A questão do intervalo de tempo na definição do FBI invalidaria classificar esse livro na categoria de serial killer, mas para o Instituto Nacional de Justiça dos EUA o intervalo pode variar de horas a anos, então sim, é um romance sobre serial killer.
Depois puxei mais um pouco pela memória e lembrei de mais quatro histórias em que os assassinos cometeram crimes em série. O problema é que em três livros isso faz parte da solução final, ou seja, se eu identificá-los aqui estaria cometendo um baita spoiler ao contar qual o padrão, pois isso exporia a identidade de quem perpetrou os assassinatos.
Se você não liga pra spoilers ou já leu tudo da Tia Agatha, clique e arraste aqui pra ver quais são –> Morte na Praia, Cai O Pano e Mistério no Caribe <– fim dos spoilers.

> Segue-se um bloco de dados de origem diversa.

===== config.mk =====
export PLATFORM = sky130hd
export DESIGN_NAME = xpar_unit
export DESIGN_NICKNAME = d
export VERILOG_FILES = /design/src/rtl/xpar_pkg.sv /design/src/rtl/xpar_decode.sv /design/src/rtl/xpar_format.sv /design/src/rtl/xpar_unit.sv
export SDC_FILE = /design/constraint.sdc
export NUM_CORES = 1
export LEC_CHECK = 0
export ABC_CLOCK_PERIOD_IN_PS = 2000
export BUFFER_PORTS_ARGS = -buffer_cell sky130_fd_sc_hd__buf_2
export CAP_MARGIN = 0
export CORE_MARGIN = 2
export CORE_UTILIZATION = 49
export DETAILED_ROUTE_END_ITERATION = 10
export GPL_TIMING_DRIVEN = 1
export PLACE_DENSITY_LB_ADDON = 0.12
export SKIP_CTS_REPAIR_TIMING = 1
export SLEW_MARGIN = 20
export SYNTH_ARGS = -nofsm -noshare
export SYNTH_HDL_FRONTEND = slang
export SYNTH_SLANG_ARGS = --single-unit

===== constraint.sdc =====
create_clock -name clk -period 2 [get_ports clk]
set_input_delay 0.3 -clock clk [delete_from_list [all_inputs] [get_ports clk]]
set_output_delay 0.3 -clock clk [all_outputs]
set_load 0.05 [all_outputs]

===== src/rtl/xpar_pkg.sv =====
package xpar_pkg;
    localparam int DW        = 32;
    localparam int PG_BITS   = 12;
    localparam int FSR_W     = 13;
    localparam int SS_TOP    = 23;
    localparam int FS_TOP    = 6;
    localparam int RSV_LO    = 7;
    localparam int RSV_HI    = 11;
    localparam logic [3:0] CRM_RES = 4'd4;
    localparam logic [3:0] CRM_XLT = 4'd8;
    localparam logic [DW-1:0] RES_WMASK =
        ~(((DW'(1) << (RSV_HI - RSV_LO + 1)) - DW'(1)) << RSV_LO);

    typedef enum logic [1:0] {ST_IDLE, ST_REQ, ST_WAIT} xstate_e;

    typedef struct packed {
        logic undef;
        logic res_wr;
        logic res_rd;
        logic xlate;
    } dec_t;

    typedef struct packed {
        xstate_e        st;
        logic [DW-1:0]  res;
        logic [DW-1:0]  va;
        logic           user;
        logic           wr;
        logic           undef;
        logic           rv;
        logic [DW-1:0]  rdata;
    } state_t;
endpackage


===== src/rtl/xpar_decode.sv =====
module xpar_decode
    import xpar_pkg::*;
(
    input  logic       write,
    input  logic [2:0] op1,
    input  logic [3:0] crm,
    input  logic [2:0] op2,
    output dec_t       dec
);
    always_comb begin
        dec = '0;
        if (op1 != 3'd0) begin
            dec.undef = 1'b1;
        end else if (write) begin
            if (crm == CRM_RES) begin
                if (op2 == 3'd0) dec.res_wr = 1'b1;
                else             dec.undef  = 1'b1;
            end else if (crm == CRM_XLT) begin
                if (op2[2]) dec.undef = 1'b1;
                else        dec.xlate = 1'b1;
            end
        end else begin
            if (crm == CRM_RES && op2 == 3'd0) dec.res_rd = 1'b1;
            else                               dec.undef  = 1'b1;
        end
    end
endmodule


===== src/rtl/xpar_format.sv =====
module xpar_format
    import xpar_pkg::*;
(
    input  logic [DW-1:0]    pa,
    input  logic             super_sec,
    input  logic             fault,
    input  logic [FSR_W-1:0] fsr,
    output logic [DW-1:0]    res
);
    logic [FS_TOP-1:0] fs_packed;

    assign fs_packed = {fsr[12], fsr[10], fsr[3:0]};

    always_comb begin
        res = '0;
        if (fault) begin
            res[FS_TOP:1] = fs_packed;
            res[0]        = 1'b1;
        end else begin
            res[DW-1:PG_BITS] = pa[DW-1:PG_BITS];
            if (super_sec) begin
                res[SS_TOP:PG_BITS] = '0;
                res[1]              = 1'b1;
            end
        end
    end
endmodule


===== src/rtl/xpar_unit.sv =====
module xpar_unit
    import xpar_pkg::*;
(
    input  logic             clk,
    input  logic             rst_n,
    input  logic             xlate_en,
    input  logic             cmd_valid,
    output logic             cmd_ready,
    input  logic             cmd_write,
    input  logic [2:0]       cmd_op1,
    input  logic [3:0]       cmd_crm,
    input  logic [2:0]       cmd_op2,
    input  logic [DW-1:0]    cmd_wdata,
    output logic             rsp_valid,
    output logic [DW-1:0]    rsp_rdata,
    output logic             undef_err,
    output logic             busy,
    output logic             walk_req_valid,
    input  logic             walk_req_ready,
    output logic [DW-1:0]    walk_va,
    output logic             walk_user,
    output logic             walk_wr,
    input  logic             walk_rsp_valid,
    input  logic             walk_fault,
    input  logic             walk_super,
    input  logic [DW-1:0]    walk_pa,
    input  logic [FSR_W-1:0] walk_fsr
);
    state_t        state_d, state_q;
    dec_t          dec;
    logic [DW-1:0] walk_res;
    logic          accept;

    xpar_decode u_dec (
        .write (cmd_write),
        .op1   (cmd_op1),
        .crm   (cmd_crm),
        .op2   (cmd_op2),
        .dec   (dec)
    );

    xpar_format u_fmt (
        .pa        (walk_pa),
        .super_sec (walk_super),
        .fault     (walk_fault),
        .fsr       (walk_fsr),
        .res       (walk_res)
    );

    assign cmd_ready      = (state_q.st == ST_IDLE);
    assign accept         = cmd_valid && cmd_ready;
    assign busy           = (state_q.st != ST_IDLE);
    assign walk_req_valid = (state_q.st == ST_REQ);
    assign walk_va        = state_q.va;
    assign walk_user      = state_q.user;
    assign walk_wr        = state_q.wr;
    assign rsp_valid      = state_q.rv;
    assign rsp_rdata      = state_q.rdata;
    assign undef_err      = state_q.undef;

    always_comb begin
        state_d       = state_q;
        state_d.undef = 1'b0;
        state_d.rv    = 1'b0;
        unique case (state_q.st)
            ST_IDLE: begin
                if (accept) begin
                    if (dec.undef) begin
                        state_d.undef = 1'b1;
                    end else if (dec.res_wr) begin
                        state_d.res = cmd_wdata & RES_WMASK;
                    end else if (dec.res_rd) begin
                        state_d.rv    = 1'b1;
                        state_d.rdata = state_q.res;
                    end else if (dec.xlate) begin
                        if (!xlate_en) begin
                            state_d.res = {cmd_wdata[DW-1:PG_BITS], {PG_BITS{1'b0}}};
                        end else begin
                            state_d.st   = ST_REQ;
                            state_d.va   = cmd_wdata;
                            state_d.wr   = cmd_op2[0];
                            state_d.user = cmd_op2[1];
                        end
                    end
                end
            end
            ST_REQ: begin
                if (walk_req_ready) state_d.st = ST_WAIT;
            end
            ST_WAIT: begin
                if (walk_rsp_valid) begin
                    state_d.res = walk_res;
                    state_d.st  = ST_IDLE;
                end
            end
            default: state_d.st = ST_IDLE;
        endcase
    end

    always_ff @(posedge clk or negedge rst_n) begin
        if (!rst_n) begin
            state_q <= '{st: ST_IDLE, default: '0};
        end else begin
            state_q <= state_d;
        end
    end
endmodule


==> results of run 1 <==
[cell usage in the layout (no fill, tap or decap), types with 5 or more instances in the layout]
| master | count |
|---|---|
| buf_2 | 141 |
| dfrtp_1 | 92 |
| mux2_2 | 67 |
| mux2_4 | 20 |
| a32o_1 | 20 |
| buf_4 | 16 |
| clkbuf_8 | 10 |
| inv_1 | 6 |
| a22o_1 | 5 |
| conb_1 | 5 |
| buf_12 | 5 |
[per-layer routing]
| layer | wire length, microns | GRT usage (%) | share of wire [%] | vias up |
|---|---|---|---|---|
| li1 | - | - | - | 1298 |
| met1 | 3860 | 24.4 | 43 | 1414 |
| met2 | 4590 | 32.0 | 51 | 74 |
| met3 | 500 | 5.06 | 5.5 | 8 |
| met4 | 99 | 5.69 | 1.1 | 0 |
| met5 | 0 | 0 | 0 | - |
[registers in the layout, indices dropped and copies added (netlist names)]
name and flops:
rsp_valid 1, undef_err 1, state_q 29, walk_va 32, walk_wr 1, rsp_rdata 27, walk_user 1
[through the flow]
stage	std cells	TNS [ps]	hold WS [ps]	setup slack [ps]	instance area, sq um
after CTS	537	0	-206	43.1	5180
after global placement	521	-9070	186	-278	4980
after detailed placement	521	-9780	189	-297	4980
after floorplan	329	-2700	4.41	-135	4490
final	538	0	158	72.7	5200
after global routing	538	0	145	25.8	5200
[synth_stat cells, types with 2 or more instances]
library cell | number | area share [%]
a22o_1 | 5 | 0.98
a32o_1 | 20 | 4.5
buf_12 | 2 | 0.90
buf_4 | 66 | 11
clkbuf_1 | 8 | 0.67
dfrtp_1 | 92 | 52
inv_1 | 6 | 0.51
mux2_2 | 67 | 17
mux2_4 | 20 | 6.7
mux2i_1 | 2 | 0.45
nand2_1 | 3 | 0.25
nand2b_1 | 2 | 0.28
nor2_1 | 3 | 0.25
nor3_1 | 4 | 0.45
o21ai_0 | 3 | 0.34
or3_1 | 2 | 0.28
[final timing paths]
check	startpoint	endpoint	slack, ps	depth (start not counted)
setup / recovery	cmd_crm[3]	rsp_rdata[19]	70	6
hold / removal	walk_rsp_valid	state_q[101]	160	2
setup reg to reg	state_q[100]	state_q[91]	90	6
hold reg to reg	state_q[83]	rsp_rdata[15]	500	1
max in group asynchronous	rst_n	rsp_rdata[23]	940	3
min in group asynchronous	rst_n	walk_va[7]	360	2
[layout make-up]
cell class | count | area, sq um | area share [%]
tap | 108 | 135 | 2.60
clock inverter | 3 | 46.3 | 0.890
inverter | 6 | 22.5 | 0.433
sequential | 92 | 2300 | 44.3
timing repair buffer | 163 | 936 | 18.0
multi-input combinational | 153 | 1610 | 30.9
clock buffer | 13 | 149 | 2.86
[worst register-to-register path: cells and delay by family, from the launching register on]
| family | cells | cell delay (ps) |
|---|---|---|
| AOI/OAI and AO/OA | 2 | 430 |
| and+or+nand+nor | 1 | 370 |
| muxes | 1 | 280 |
| buffers and inverters | 2 | 320 |
| DFF | 1 | 410 |
[logic make-up (layout without fill, tap and decap cells)]
family                 Yosys count  in the layout
muxes                           89             89
buffers and inverters           84            185
AOI/OAI and AO/OA               36             36
other                            1              5
DFF                             92             92
and+or+nand+nor                 23             23
[power by group through the flow]
stage | sequential, mW | combinational, mW | clock (mW)
2_1_floorplan | 1.92 | 0.113 | 0
3_3_place_gp | 1.92 | 0.256 | 0
3_5_place_dp | 1.92 | 0.258 | 0
4_1_cts | 1.88 | 0.259 | 1.29
5_1_grt | 1.88 | 0.281 | 1.37
6_report | 1.88 | 0.257 | 1.25
==> out/metrics.yaml, run 1 <==
status:
  status: "complete, no violations"
die:
  core_sq_um: 8760
  start_util_pct: 50.9
  rows: 34
  die_w_microns: 99.4
  dieHeight_microns: 99.4
  die-area_sq_um: 9880
  io_pins: 167
finish:
  n_antenna_cell: 0
  fin_util_pct: 59.3
  layout-drive-gt1-share_pct: 62.8
  nNetsFinal: 521
  num-fill-cells: 746
  area_growth_pct: 16.6
detailed_routing:
  ant_nets: 0
  wl_microns: 9050
  vias_per_cell: 5.19
  num_vias: 2794
  dr.pass1.iters: 4
  post-route-drc-count: 0
  wl_per_cell_microns: 16.8
  drtIter0Drc: 65
setup_path:
  required_ps: 2240
  path_max_fanout: 27
  crit_type: "input pin to flip-flop"
  cp.buffers_inverters: 2
  critPathSlowestCell: "or4b_4"
  startpoint_type: "input pin"
  slowest_delay_ps: 530
  path_delay_family: "simple AND/OR/NAND/NOR gates"
  cp-end-kind: "flip-flop"
  worstPathArrival_ps: 2160
  cp_cell_sequence: "buf_2, or4b_4, or2_1, or3_2, buf_12, mux2_4"
sta:
  fin_crit_ps: 1930
  maxSlewViolCount: 0
  worst_pin_slew_ps: 777
  setup-violations-final: 0
  max_freq_mhz: 519
  fin_crit_sh_pct: 96.4
  rsz0062_at_grt: "no"
  clock_skew_ps: 7.34
  finalHoldViolCount: 0
  slew_headroom_pct: 48.0
logic_synthesis:
  synthMuxAreaShare_pct: 24.1
  synthAdderAreaFrac_pct: 0
  ys_seq_elements: 92
  netlist_instances: 325
  synth_xor_area_share_pct: 0
  synth_flop_cell: "dfrtp_1"
  async_flop_share_pct: 100
  syn_area_per_cell_sq_um: 13.7
  synth-simple-area-share_pct: 3.31
  synth_seq_area_share_pct: 51.6
  syn-cell-area_sq_um: 4460
  ys_warn_count: 0
  ys_types: 36
  synth_edf_count: 0
  synth_top_family_by_area: "multiplexers"
  synth_compound_area_share_pct: 7.32
grt:
  grt_use_total_pct: 19.1
  grt_max_degree: 45
  grt_overflow: 0
  grt_pass1_wl_microns: 14600
  grt_pass1_vias: 2915
  antenna_found_initial: 0
placement:
  numPortBuffers: 142
  gp_congestion: 0.828
  dp_hpwl_microns: 6500
clock_network:
  clk_pin_slew_ps: 80
  cts_root_buffer: "clkbuf_8"
  cts_htree_levels: 3
  cts_buffer_depth: 2
  insertion_delay_ps: 350
  cts_tree: "done"
  clock-sinks: 92
  numCtsBuffers: 9
job:
  drv_cap: 0
power:
  power.share.clock_pct: 36.8
  power_mw: 3.38
  switching_share_pct: 23.5
  switchingPower_mw: 0.795
  power_frac_seq_pct: 55.6
  p_leak_nw: 2.97
  pwr-share-comb_pct: 7.6
  power.internal_mw: 2.59
  power_density_nw_per_um2: 650
  ir_worst_vdd_v: 0.000393
hold_path:
  hp-class: "input pin to flip-flop"
No activity file was read; power rests on OpenSTA's default activity.
==> run 2: changes to the inputs <==
--- a/config.mk
+++ b/config.mk
@@ -5,11 +5,13 @@
 export SDC_FILE = /design/constraint.sdc
 export NUM_CORES = 1
 export LEC_CHECK = 0
-export ABC_CLOCK_PERIOD_IN_PS = 2000
+export ABC_CLOCK_PERIOD_IN_PS = 2200
 export BUFFER_PORTS_ARGS = -buffer_cell sky130_fd_sc_hd__buf_2
 export CAP_MARGIN = 0
+export CELL_PAD_IN_SITES_DETAIL_PLACEMENT = 0
+export CELL_PAD_IN_SITES_GLOBAL_PLACEMENT = 1
 export CORE_MARGIN = 2
-export CORE_UTILIZATION = 49
+export CORE_UTILIZATION = 39
 export DETAILED_ROUTE_END_ITERATION = 10
 export GPL_TIMING_DRIVEN = 1
 export PLACE_DENSITY_LB_ADDON = 0.12
==> constraint.sdc (replaced) <==
create_clock -name clk -period 2.2 [get_ports clk]
set_input_delay 0.33 -clock clk [delete_from_list [all_inputs] [get_ports clk]]
set_output_delay 0.33 -clock clk [all_outputs]
set_load 0.05 [all_outputs]
==> run 2 against run 1 <==
Setup slack gained 110 ps. Clock-buffer cell count is the same. Largest cell class unchanged. Design area grew 2.9%. Via count shrank 1.6%.
==> out/metrics.yaml, run 2 (synthesis results as in run 1) <==
status:
  status: "complete, no violations"
grt:
  grt_pass1_wl_microns: 15500
  grt_overflow: 0
  grt_pass1_vias: 2874
  antenna_found_initial: 0
  grt_use_total_pct: 16.4
  grt_max_degree: 41
setup_path:
  r2r-start: "state_q[100]"
  slowest_delay_ps: 530
  path_delay_family: "simple AND/OR/NAND/NOR gates"
  crit_type: "input pin to flip-flop"
  startpoint_type: "input pin"
  cp_cell_sequence: "buf_2, or4b_4, or2_1, or3_2, buf_12, mux2_4"
  cp-end-kind: "flip-flop"
  worstPathArrival_ps: 2240
  critPathSlowestCell: "or4b_4"
  path_max_fanout: 14
  required_ps: 2420
  crit_start: "cmd_crm[3]"
  cp.buffers_inverters: 2
sta:
  rsz0062_at_grt: "no"
  slew_headroom_pct: 37.9
  fin_hold_ws_ps: 202
  setup-violations-final: 0
  finalHoldViolCount: 0
  maxSlewViolCount: 0
  setup_slack_ps: 178
  final.setup.tns_ps: 0
  fin_crit_sh_pct: 91.9
  fin_crit_ps: 2020
  max_freq_mhz: 495
  clock_skew_ps: 3.83
  worst_pin_slew_ps: 927
power:
  power_mw: 3.54
  power_density_nw_per_um2: 662
  p_leak_nw: 3.02
  ir_worst_vdd_v: 0.000381
placement:
  dp_hpwl_microns: 6870
  pre_cts_ws_ps: -174
  gp_congestion: 0.764
  numPortBuffers: 142
  place_inst: 555
  placed_cell_area_sq_um: 5030
finish:
  n_antenna_cell: 0
  layout-drive-gt1-share_pct: 62.9
  area_growth_pct: 20.0
  fin_util_pct: 47.5
  largest_reg_flops: 32
  nNetsFinal: 520
  layout.cells.non_filler: 572
  final_cell_mix: "141 x buf_2, 92 x dfrtp_1, 67 x mux2_2"
  final_common_cell: "buf_2"
  fin_area_sq_um: 5350
clock_network:
  cts_tree: "done"
  insertion_delay_ps: 330
  clk_pin_slew_ps: 60
  cts_buffer_depth: 2
  cts_root_buffer: "clkbuf_16"
  numCtsBuffers: 9
  clock-sinks: 92
  cts_htree_levels: 3
detailed_routing:
  drtIter0Drc: 78
  dr.pass1.iters: 4
  wl_microns: 9550
  post-route-drc-count: 0
  vias_per_cell: 4.80
  ant_nets: 0
  wl_per_cell_microns: 16.7
  num_vias: 2748
die:
  core_sq_um: 11300
  die-area_sq_um: 12300
  start_util_pct: 39.6
  dieHeight_microns: 111
  io_pins: 167
  die_w_microns: 111
  rows: 39
hold_path:
  hp-start: "walk_rsp_valid"
  hp-class: "input pin to flip-flop"
job:
  drv_cap: 0
==> run 2: report_power, final <==
group          switching [mW]  internal, mW
Sequential            0.00567          1.71
Combinational           0.146        0.0854
Clock                   0.628         0.974
Total                   0.780          2.76
==> run 2: final cells by class <==
type / count / area, sq um
fillers: 1044 / 5920
multi-input cells: 153 / 1590
inverters: 6 / 22.5
well taps: 143 / 179
clock buffers: 13 / 270
repair buffers: 162 / 941
flip-flops and latches: 92 / 2300
clock inverters: 3 / 43.8
==> run 2: per-layer routing <==
layer  wire length, microns  vias to the layer above  part of all wire [%]  track usage (%)
met5                      0                        -                     0                0
met4                    192                        0                   2.0             7.08
met3                    464                       13                   4.9             3.83
met2                   4550                       75                    48             25.8
met1                   4350                     1360                    46             21.8
li1                       -                     1300                     -                -
==> run 2: worst paths after layout <==
path | endpoint | slack, ps | cells past startpoint
worst max-delay path | rsp_rdata[30] | 180 | 6
worst min-delay path | state_q[101] | 200 | 2
worst max register to register | state_q[86] | 240 | 5
worst min register to register | walk_va[1] | 500 | 1
max in group asynchronous | walk_va[28] | 1060 | 3
min in group asynchronous | rsp_rdata[14] | 510 | 2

De modo geral, os romances policiais de Agatha Christie são do gênero confortável, em que os criminosos são punidos [de uma forma ou de outra], os inocentes inocentados e as vítimas recebem justiça, ao mesmo tempo em que se tenta evitar um clima “justiceiro”. A justiça é aplicada pelas autoridades.
As autoridades no Irã afirmam que uma mulher acusada de ter matado pelo menos seis pessoas disse que se inspirou nos romances policiais da escritora inglesa Agatha Christie. [BBC, 24/5/2009]
O terceiro livo em que a Dama do Crime aborda serial killers que eu posso mencionar livremente sem estragar o final é o romance É Fácil Matar. O título em si já deixa claro a natureza desumana do assassino em série [Murder Is Easy, no original em inglês]. Na trama, um policial aposentado viaja de trem [obsessão da autora] na mesma cabine que a simpática velhinha Miss Pinkerton, que lhe lembra muito de uma tia querida.
Miss Pinkerton está preocupada com alguns acidentes ocorridos em seu vilarejo e está a caminho da Scotland Yard. Ela parece aflita porque acha que sabe quem é a pessoa que cometeu os crimes e qual a próxima vítima, e Luke espera que os policiais a tratem com respeito na Yard, embora ache que são preocupações sem fundamento de uma velhinha meio caduca. Ele chega a pensar mesmo que a polícia deve ter um departamento só para atender a tia de alguém.
No dia seguinte, ele lê no jornal que Miss Pinkerton morreu atropelada antes de chegar à Scotland Yard e decide partir para Wychwood-under-Ashe para investigar. O livro não está entre as obras-primas da escritora, mas é uma diversão honesta e tem até uma boa porção de romance.
Está aí. Não sei se a Lulu leu este último, mas ficam as três dicas para quem participa do Desafio e precisa de ideias leves neste tema pesado.